Именно так могучий Голиаф {132}, абсолютно уверенный в своей непобедимости, отправлялся сразиться с крохотным антагонистом. Противостоять профессору должен был некогда подмастерье печатника, а ныне издатель газеты, которую Челленджер называл не иначе как грязным листком.

Обстоятельства диспута давно стали достоянием широкой общественности, поэтому нет необходимости пересказывать этот неприятный эпизод в подробностях. Никто не забудет тот воистину великий момент, когда выдающийся ученый муж вошел в Куинс-Холл в сопровождении своих сторонников-рационалистов, которые желали стать свидетелями полного и окончательного разгрома мистиков. В зале присутствовало большое количество этих несчастных обманутых душ.

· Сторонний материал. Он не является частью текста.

<file path="src/design/pmmu_pkg.sv">
`timescale 1ns / 1ps
package pmmu_pkg;

    // Default number of descriptors in each half of the table
    localparam int SET_ENTRIES_DEF = 2048;

    // Table offset bits 23..2 select a descriptor
    localparam int DIV_W  = 22;
    localparam int ADDR_W = 24;

    localparam logic [ADDR_W-1:0] SYS_LIMIT = 24'h800000;

    // Commands
    localparam logic [1:0] CMD_READ      = 2'd0;
    localparam logic [1:0] CMD_WRITE     = 2'd1;
    localparam logic [1:0] CMD_CHECK     = 2'd2;
    localparam logic [1:0] CMD_TRANSLATE = 2'd3;

    // Check verdicts
    localparam logic [1:0] VERDICT_OK     = 2'd0;
    localparam logic [1:0] VERDICT_ACCESS = 2'd1;
    localparam logic [1:0] VERDICT_OWNER  = 2'd2;

    typedef enum logic [2:0] {
        ST_CLEAR,
        ST_IDLE,
        ST_INDEX,
        ST_READ,
        ST_DONE
    } t_state;

    // Request to the index reduction unit
    typedef struct packed {
        logic start;
        logic sel_table;
    } t_mod_req;

endpackage

</file>
<file path="src/design/pmmu_idx_mod.sv">
`timescale 1ns / 1ps
module pmmu_idx_mod #(
    parameter int SET_ENTRIES = pmmu_pkg::SET_ENTRIES_DEF
) (
    input  logic                                 i_clk,
    input  logic                                 i_rst_n,
    input  pmmu_pkg::t_mod_req                   i_req,
    input  logic [pmmu_pkg::DIV_W-1:0]           i_dividend,
    output logic                                 o_done,
    output logic [$clog2(2*SET_ENTRIES)-1:0]     o_rem
);
    import pmmu_pkg::*;

    localparam int D_PAGE  = SET_ENTRIES;
    localparam int D_TABLE = 2 * SET_ENTRIES;
    localparam int IW      = $clog2(D_TABLE);
    localparam bit IS_POW2 = (SET_ENTRIES & (SET_ENTRIES - 1)) == 0;

    generate
        if (IS_POW2) begin : g_mask
            // Power-of-two table: remainder is a mask
            logic          r_done;
            logic [IW-1:0] r_rem;

            always_ff @(posedge i_clk) begin
                if (!i_rst_n) begin
                    r_done <= 1'b0;
                end else begin
                    r_done <= i_req.start;
                end
            end

            always_ff @(posedge i_clk) begin
                if (i_req.start) begin
                    r_rem <= i_req.sel_table ? i_dividend[IW-1:0]
                                             : (i_dividend[IW-1:0] & IW'(D_PAGE - 1));
                end
            end

            assign o_done = r_done;
            assign o_rem  = r_rem;
        end else begin : g_recip
            // Reciprocal multiply, three steps: quotient estimate (low by at
            // most one), remainder estimate, one compare and subtract.
            localparam int RW = IW + 1;
            localparam int MW = DIV_W - 3;
            localparam int PW = DIV_W + MW;
            localparam logic [MW-1:0] M_PAGE  = MW'((1 << DIV_W) / D_PAGE);
            localparam logic [MW-1:0] M_TABLE = MW'((1 << DIV_W) / D_TABLE);

            logic             r_v1;
            logic             r_v2;
            logic             r_done;
            logic             r_sel1;
            logic             r_sel2;
            logic [DIV_W-1:0] r_x1;
            logic [MW-1:0]    r_q;
            logic [RW-1:0]    r_est;
            logic [RW-1:0]    r_rem;
            logic [MW-1:0]    mult;
            logic [PW-1:0]    prod;
            logic [RW-1:0]    div_s2;
            logic [RW-1:0]    div_s3;
            logic [MW+RW-1:0] qc;

            always_comb begin
                mult   = i_req.sel_table ? M_TABLE : M_PAGE;
                prod   = {{MW{1'b0}}, i_dividend} * {{DIV_W{1'b0}}, mult};
                div_s2 = r_sel1 ? RW'(D_TABLE) : RW'(D_PAGE);
                div_s3 = r_sel2 ? RW'(D_TABLE) : RW'(D_PAGE);
                qc     = {{RW{1'b0}}, r_q} * {{MW{1'b0}}, div_s2};
            end

            always_ff @(posedge i_clk) begin
                if (!i_rst_n) begin
                    r_v1   <= 1'b0;
                    r_v2   <= 1'b0;
                    r_done <= 1'b0;
                end else begin
                    r_v1   <= i_req.start;
                    r_v2   <= r_v1;
                    r_done <= r_v2;
                end
            end

            always_ff @(posedge i_clk) begin
                if (i_req.start) begin
                    r_q    <= prod[PW-1:DIV_W];
                    r_x1   <= i_dividend;
                    r_sel1 <= i_req.sel_table;
                end
                if (r_v1) begin
                    r_est  <= r_x1[RW-1:0] - qc[RW-1:0];
                    r_sel2 <= r_sel1;
                end
                if (r_v2) begin
                    r_rem <= (r_est >= div_s3) ? (r_est - div_s3) : r_est;
                end
            end

            assign o_done = r_done;
            assign o_rem  = r_rem[IW-1:0];
        end
    endgenerate

endmodule

</file>
==> config.mk <==
export PLATFORM = sky130hd
export DESIGN_NAME = bidirectional_slot_map_with_search
export DESIGN_NICKNAME = d
export VERILOG_FILES = /design/src/hw/rtl/bsm_pkg.sv /design/src/hw/rtl/bsm_ram.sv /design/src/hw/rtl/bsm_search.sv /design/src/hw/rtl/bidirectional_slot_map_with_search.sv
export SDC_FILE = /design/constraint.sdc
export NUM_CORES = 2
export LEC_CHECK = 0
export BUFFER_PORTS_ARGS = -buffer_cell sky130_fd_sc_hd__buf_2
export CELL_PAD_IN_SITES_DETAIL_PLACEMENT = 2
export CELL_PAD_IN_SITES_GLOBAL_PLACEMENT = 2
export CORE_MARGIN = 1
export CORE_UTILIZATION = 35
export CTS_BUF_LIST = sky130_fd_sc_hd__clkbuf_2 sky130_fd_sc_hd__clkbuf_4 sky130_fd_sc_hd__clkbuf_8
export DETAILED_ROUTE_END_ITERATION = 7
export PLACE_DENSITY = 0.67
export RECOVER_POWER = 25
export SKIP_LAST_GASP = 1
export SYNTH_ARGS = -nofsm -noshare
export SYNTH_HDL_FRONTEND = slang
export SYNTH_HIERARCHICAL = 1
export SYNTH_SLANG_ARGS = --single-unit
==> constraint.sdc <==
create_clock -name clk_i -period 9.8 [get_ports clk_i]
set_input_delay 1.96 -clock clk_i [delete_from_list [all_inputs] [get_ports clk_i]]
set_output_delay 1.96 -clock clk_i [all_outputs]
set_load 0.01 [all_outputs]
==> src/hw/rtl/bsm_pkg.sv <==
`timescale 1ns / 1ps

package bsm_pkg;

  // map geometry
  localparam int FLOOR_SLOTS = 64;
  localparam int MAX_MODULES = 64;
  localparam int MIN_FLOOR   = -32;
  localparam int LAYER_COUNT = 16;

  // field widths
  localparam int ACTION_W = 3;
  localparam int FLOOR_W  = 8;
  localparam int MODREQ_W = 7;
  localparam int LAYER_W  = 4;
  localparam int DIR_W    = 2;
  localparam int SMOD_W   = 6;
  localparam int MFLOOR_W = 6;

  localparam int SLOT_W = $clog2(FLOOR_SLOTS);
  localparam int MOD_W  = $clog2(MAX_MODULES);
  // signed slot arithmetic, wide enough for any floor minus any minimum
  localparam int SIDX_W = 10;

  // search tree geometry
  localparam int GRP_SIZE  = 8;
  localparam int GRP_IDX_W = 3;
  localparam int GRP_NUM   = (FLOOR_SLOTS + GRP_SIZE - 1) / GRP_SIZE;
  localparam int PAD_W     = GRP_NUM * GRP_SIZE;

  typedef enum logic [ACTION_W-1:0] {
    ACT_ASSIGN    = 3'd0,
    ACT_CLEAR     = 3'd1,
    ACT_SET_LAYER = 3'd2,
    ACT_CLR_LAYER = 3'd3,
    ACT_QUERY     = 3'd4,
    ACT_NEXT      = 3'd5
  } action_e;

  localparam logic [DIR_W-1:0] DIR_NONE = 2'b00;
  localparam logic [DIR_W-1:0] DIR_UP   = 2'b01;

  typedef struct packed {
    logic [SLOT_W-1:0]  slot;
    logic [LAYER_W-1:0] layer;
  } mod_entry_t;

  typedef struct packed {
    logic                     up;
    logic signed [SIDX_W-1:0] start;
  } srch_req_t;

  typedef struct packed {
    logic              found;
    logic [SLOT_W-1:0] slot;
  } srch_rsp_t;

endpackage
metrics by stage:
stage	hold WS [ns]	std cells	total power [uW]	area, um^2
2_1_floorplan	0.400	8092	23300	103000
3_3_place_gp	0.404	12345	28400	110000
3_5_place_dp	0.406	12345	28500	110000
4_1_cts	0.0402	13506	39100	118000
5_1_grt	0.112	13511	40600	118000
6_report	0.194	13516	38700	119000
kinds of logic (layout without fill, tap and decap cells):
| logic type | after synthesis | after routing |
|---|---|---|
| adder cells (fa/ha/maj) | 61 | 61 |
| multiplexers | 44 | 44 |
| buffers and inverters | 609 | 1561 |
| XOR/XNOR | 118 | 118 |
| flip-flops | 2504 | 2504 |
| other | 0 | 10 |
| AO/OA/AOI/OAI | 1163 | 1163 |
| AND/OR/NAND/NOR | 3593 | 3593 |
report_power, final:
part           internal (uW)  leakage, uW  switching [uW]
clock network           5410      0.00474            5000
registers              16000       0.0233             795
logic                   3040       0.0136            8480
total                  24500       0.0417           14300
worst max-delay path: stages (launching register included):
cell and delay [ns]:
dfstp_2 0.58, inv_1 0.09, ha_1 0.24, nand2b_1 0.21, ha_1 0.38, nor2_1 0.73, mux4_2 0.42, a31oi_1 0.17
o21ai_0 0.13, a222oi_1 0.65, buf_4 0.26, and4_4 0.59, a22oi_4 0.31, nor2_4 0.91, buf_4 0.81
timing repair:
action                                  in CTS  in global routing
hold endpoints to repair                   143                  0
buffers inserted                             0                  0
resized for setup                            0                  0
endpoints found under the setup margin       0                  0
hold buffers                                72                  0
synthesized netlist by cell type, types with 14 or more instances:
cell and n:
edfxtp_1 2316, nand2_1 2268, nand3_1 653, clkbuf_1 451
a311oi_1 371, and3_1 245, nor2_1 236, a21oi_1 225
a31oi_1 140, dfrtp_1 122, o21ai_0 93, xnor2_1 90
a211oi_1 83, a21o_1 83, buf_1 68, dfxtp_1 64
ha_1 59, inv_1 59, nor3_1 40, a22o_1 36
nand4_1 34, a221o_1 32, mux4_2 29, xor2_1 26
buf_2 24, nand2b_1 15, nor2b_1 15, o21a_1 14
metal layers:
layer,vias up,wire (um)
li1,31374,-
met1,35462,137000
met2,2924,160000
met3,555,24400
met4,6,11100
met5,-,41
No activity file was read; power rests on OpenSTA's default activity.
`config.mk`:
```
export PLATFORM = sky130hd
export DESIGN_NAME = gawu_queue
export DESIGN_NICKNAME = d
export VERILOG_FILES = /design/src/sv/gawu_pkg.sv /design/src/sv/gawu_queue.sv
export SDC_FILE = /design/constraint.sdc
export NUM_CORES = 1
export LEC_CHECK = 0
export ABC_AREA = 1
export ABC_CLOCK_PERIOD_IN_PS = 8850
export BUFFER_PORTS_ARGS = -buffer_cell sky130_fd_sc_hd__buf_2
export CAP_MARGIN = 10
export CORE_AREA = 2 2 145 147
export CTS_CLUSTER_SIZE = 40
export DETAILED_ROUTE_END_ITERATION = 16
export DIE_AREA = 0 0 147 149
export PLACE_DENSITY = 0.74
export SETUP_SLACK_MARGIN = 0.4
export SLEW_MARGIN = 40
export SYNTH_ARGS = -nofsm -noshare
export SYNTH_HDL_FRONTEND = slang
export SYNTH_SLANG_ARGS = --single-unit
```
`constraint.sdc`:
```
create_clock -name clk_i -period 8.85 [get_ports clk_i]
set_input_delay 1.3275 -clock clk_i [delete_from_list [all_inputs] [get_ports clk_i]]
set_output_delay 1.3275 -clock clk_i [all_outputs]
set_load 0.05 [all_outputs]
```
`src/sv/gawu_pkg.sv`:
```
// gawu_pkg: types and constants shared by the watchpoint unit modules
// no dependencies
`default_nettype none
package gawu_pkg;

  typedef enum logic [2:0] {
    OP_ARM_RANGE  = 3'd0,
    OP_ARM_VALUE  = 3'd1,
    OP_READ       = 3'd2,
    OP_READ_NOW   = 3'd3,
    OP_WRITE      = 3'd4,
    OP_BULK       = 3'd5
  } opcode_e;

  typedef enum logic [2:0] {
    ST_OK      = 3'd0,
    ST_INVALID = 3'd1,
    ST_MMIO    = 3'd2,
    ST_ARMED   = 3'd3,
    ST_DUP     = 3'd4,
    ST_FULL    = 3'd5
  } status_e;

  typedef enum logic [1:0] {
    REG_MEM_SIZE    = 2'd0,
    REG_WATCH_PAGE  = 2'd1,
    REG_MMIO_ENABLE = 2'd2
  } reg_e;

  localparam int unsigned CfgDataW    = 33;
  localparam logic [31:0] GuardLimit  = 32'h0000_1000;
  localparam logic [31:0] MmioBase    = 32'h7FC8_0000;
  localparam logic [31:0] MmioMask    = 32'hFFFF_0000;
  localparam logic [19:0] WatchReset  = 20'h50000;

  typedef struct packed {
    logic [2:0]  opcode;
    logic [31:0] address;
    logic [31:0] range_end;
    logic [31:0] size;
    logic [63:0] data;
    logic [31:0] last_word;
  } in_item_t;

  typedef struct packed {
    logic [2:0]  status;
    logic        report_valid;
    logic        report_write;
    logic [31:0] report_address;
    logic [31:0] report_value;
    logic        last;
  } out_item_t;

  // classified work passed from front to back
  typedef struct packed {
    logic        hit;      // watch hit found, reports go out
    logic        two;      // two reports
    logic        write;
    logic [2:0]  status;
    logic [31:0] addr0;
    logic [31:0] val0;
    logic [31:0] addr1;
    logic [31:0] val1;
  } job_t;

endpackage
`default_nettype wire

```
`src/sv/gawu_queue.sv`:
```
// gawu_queue: two-entry job queue between classifier and report stage
// depends on gawu_pkg
`default_nettype none
module gawu_queue (
  input  wire logic           clk_i,
  input  wire logic           rst_ni,
  input  wire logic           push_i,
  input  wire gawu_pkg::job_t job_i,
  output logic                full_o,
  output logic                empty_o,
  input  wire logic           pop_i,
  output gawu_pkg::job_t      job_o
);
  gawu_pkg::job_t mem_q [2];
  logic rd_q, wr_q;
  logic [1:0] cnt_q;

  assign full_o  = cnt_q == 2'd2;
  assign empty_o = cnt_q == 2'd0;
  assign job_o   = mem_q[rd_q];

  // pointers and fill level
  always_ff @(posedge clk_i or negedge rst_ni) begin
    if (!rst_ni) begin
      rd_q  <= 1'b0;
      wr_q  <= 1'b0;
      cnt_q <= 2'd0;
    end else begin
      if (push_i) wr_q <= ~wr_q;
      if (pop_i)  rd_q <= ~rd_q;
      cnt_q <= cnt_q + {1'b0, push_i} - {1'b0, pop_i};
    end
  end

  always_ff @(posedge clk_i) begin
    if (push_i) mem_q[wr_q] <= job_i;
  end
endmodule
`default_nettype wire

```
# --- After elaboration in Yosys (flattened, before gate mapping) ---
# Memory sizes are Yosys's and may differ from the RTL's.
# Index checks and enable logic that the tools add are counted.
totals:
  regBits: 4
  in_bits: 138
  word_cells: 12
  out_inout_bits: 136
  memories: 1
  ramBits: 268
memory_table:
  columns: ["memory", "depth", "word_bits", "read_ports", "rd_clocked_by_memory_dff", "write_ports", "line", "source"]
  rows:
  - ["mem_q", 2, 134, 1, 0, 1, "gawu_queue.sv:14", "gawu_pkg::job_t mem_q [2];"]
op_classes:
  reduce_logical: 1
  n_eq_ne: 1
  addsub: 2
  n_bitwise: 2
  mux: 2
ops:
  columns: ["operator", "count"]
  rows:
  - ["adder 2 x 1 -> 2 bit", 1]
  - ["equality test 2 bit (second input constant)", 1]
  - ["logical NOT 2 bit", 1]
  - ["two-way mux 1 bit", 2]
  - ["NOT 1 bit", 2]
  - ["subtractor 2 x 1 -> 2 bit", 1]

# --- Longest topological paths before layout ---
depth:
  depth_word: 2
  mapped_depth: 7

# --- Least setup slack after synthesis ---
# OpenSTA, ideal clock, no wires.
synth_path:
  path_kind: "input port to flip-flop"
  start: "input push_i"
  end: "memory mem_q[0][0] (netlist bit), enable pin"
  n_path_buf: 0
  t_arrival_ps: 6972
  slack_ps: 1246
  cell_stages: 2
  required_ps: 8217
  setup_time_ps: 633
  cell_sequence: "inv_1 nor2_1"
synth_between:
  elab_chain_cells: 2
synth_rtl:
  columns: ["element", "line", "source"]
  rows:
  - ["from (decl)", "gawu_queue.sv:7", "input wire logic push_i,"]
  - ["two-way mux 1 bit", "gawu_queue.sv:36", "if (push_i) mem_q[wr_q] <= job_i;"]
  - ["two-way mux 1 bit (implied by the code)", "gawu_queue.sv:36", null]
  - ["to (decl)", "gawu_queue.sv:14", null]
# Every way passes these cells.

==> results.cfg <==
[floorplan]
io_pins = 274
dieArea_sq_um = 21900
initial_core_util_pct = 50.4
core-area_sq_um = 20600
rows = 53
die_w_um = 147
die_h_um = 149

[sta]
rsz0062_at_grt = no
hold_viol_final = 0
worstMarginPinSlew_ns = 0.712
period_share_pct = 43.6
finalSetupViolCount = 0
max_clock_freq_ghz = 0.259
worst_slack_ns = 4.99
skew_ns = 0.0162
whs_ns = 0.553
maxSlewViolCount = 0
maxSlewHeadroom_pct = 52.6
tns_ns = 0
finalCriticalPeriod_ns = 3.86

[clock_network]
post_cts_buffers = 0
holdBufCountCts = 0
cts_buffers = 27
cts_tree = yes
cts.clk_slew.worst_paths_ns = 0.06
cts_root_buffer = clkbuf_16
htree_levels = 1
clock_path_buffers = 3
ctsResizeCount = 0
cts_sinks = 272
insertion_delay_ns = 0.52

[routing]
viasPerCell = 4.73
ant_nets = 0
wirelength_met1_um = 7080
drt-total-wl_um = 18800
wl_met2_um = 9420
wl_met3_um = 1800
vias = 6130
topRoutingLayerUsed = met4
drc_errors = 0
initialDrtViolationCount = 398
wl_per_cell_um = 14.5
dr.pass1.iters = 4

[placed_design]
numPortBuffers = 273
gp_congestion = 0.760
place_hpwl_um = 12200
placed_cell_area_sq_um = 11900
dp.cells = 1248
dp_slack_ns = 5.55

[synth]
ys_seq_area_share_pct = 78.7
ys_seq_elements = 272
ys_warn_count = 0
syn_inst = 725
synth.avg_cell_area_sq_um = 14.3
synth.largest_area_cell = edfxtp_1
yosysTopAreaCellShare_pct = 77.7
synth_area_leaders = edfxtp_1 (78%), inv_1 (5.1%), nand2_1 (5.1%), o21ai_2 (3.0%), o21ai_0 (2.8%)
syn_nets = 865
yosys.cell_types.count = 14
synthesis.area_sq_um = 10400

[worst_setup_path]
start_kind = flip-flop
required_ns = 7.52
arrival_ns = 2.53
crit_family = buffers and inverters
path_depth = 4
cp_slowest_cell = dfrtp_4
cp-end-kind = output pin
max_stage_delay_ns = 0.77
path_class = reg -> out
cp.buffers_inverters = 2
reg2reg_depth = 3
worstPathCellList = buf_12 > nand2_1 > o21ai_0 > buf_2
critPathMaxFanout = 147

[status]
status = finished, final reports clean

[hold_path]
whs_path_depth = 1
hp-class = reg -> reg

[power]
max-vdd-ir-drop_uv = 289
total_power_mw = 4.94
p_clk_share_pct = 20.0
p_comb_share_pct = 43.6
power_leakage_nw = 5.40
swShare_pct = 45.8
power.density_nw_per_um2 = 392
p_sw_mw = 2.26
p_int_mw = 2.68
sequentialPowerShare_pct = 36.4

[final_layout]
layout_common_cells = buf_2 (273), edfxtp_1 (268), inv_1 (140), nand2_1 (140), o21ai_0 (58)
fin_util_pct = 61.4
final_cell_area_sq_um = 12600
area_delta_synth_final_pct = 21.9
final_common_cell = buf_2
n_fill_cell = 1587
stdcell_count = 1295
drive_gt1_share_pct = 34.4
layout.nets = 1142

[global_route]
grt_usage_pct = 16.6
overflow = 0
grt_pass1_vias = 5980
grt_pass1_wl_um = 28900
grt_max_degree = 148
antenna_found_initial = 1

[flow_run]
drv_cap = 0
## power groups by stage
stage,Combinational [mW],Sequential [mW],Clock (mW)
3_3_place_gp,2.10,1.86,0
5_1_grt,2.29,1.83,1.06
3_5_place_dp,2.17,1.83,0
6_report,2.16,1.80,0.988
2_1_floorplan,1.80,1.82,0
4_1_cts,2.18,1.80,1.02
## worst paths after layout
| kind | from | end | slack, ns |
|---|---|---|---|
| setup / recovery | rd_q | job_o[50] | 4.99 |
| hold / removal | wr_q | wr_q | 0.55 |
| setup reg to reg | wr_q | mem_q[1][87] | 6.72 |
| hold reg to reg | wr_q | wr_q | 0.55 |
| max in group asynchronous | rst_ni | rd_q | 8.08 |
| min in group asynchronous | rst_ni | cnt_q[0] | 0.61 |
## worst register-to-register path, cell delays in order (launching register included)
cell     delay, ns
dfrtp_1       0.42
nand2_1       0.14
inv_6         0.46
buf_6         0.69
## routing by layer
metal | up-vias | global-route usage, %
met5 | - | 0
met4 | 0 | 5.38
met3 | 46 | 5.08
met2 | 228 | 29.4
met1 | 2849 | 19.5
li1 | 3007 | -
## cells by family after synthesis
kind of cell | Yosys count | share of synthesized area [%]
XOR/XNOR | 2 | 0.169
AND/OR/NAND/NOR | 144 | 5.23
flip-flops | 272 | 78.7
buffers and inverters | 171 | 7.90
AO/OA/AOI/OAI | 134 | 7.75
adder cells (fa/ha/maj) | 2 | 0.242
## Yosys cell counts
master and count:
edfxtp_1 268, inv_1 141, nand2_1 140, o21ai_0 58, o21ai_1 41, o21ai_2 35
buf_6 22, clkbuf_1 5, dfrtp_1 4, buf_4 3, nor2_1 3, ha_1 2
xor2_1 2, nand3_1 1
## state kept, by name, indices dropped and copies added, names as in the netlist
name and flops:
mem_q 268, cnt_q 2, rd_q 1, wr_q 1
## layout make-up
| type | count | area, sq um | area share (%) |
|---|---|---|---|
| timing repair buffer | 278 | 1440 | 11.4 |
| antenna | 1 | 2.50 | 0.0198 |
| inverter | 141 | 534 | 4.23 |
| clock inverter | 13 | 58.8 | 0.466 |
| tap | 275 | 344 | 2.73 |
| sequential | 272 | 8150 | 64.6 |
| multi-input combinational | 282 | 1390 | 11.0 |
| clock buffer | 33 | 698 | 5.53 |
Note: power is estimated with default switching activity, not from simulation.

Они надеялись, что их представитель не будет безжалостно брошен на алтарь разгневанной науки. Сторонники обоих течений до отказа заполнили зал и рассматривали друг друга с нескрываемой враждебностью. Такие же чувства, должно быть, испытывали голубые и зеленые, которые сходились на Константинопольском ипподроме за тысячу лет до описываемого события {133}. Слева от сцены дружными рядами расположились несгибаемые рационалисты, которые искренне считали викторианцев-агностиков наивными простаками и укрепляли свою веру регулярным чтением «Свободомыслящего» и «Литературной газеты».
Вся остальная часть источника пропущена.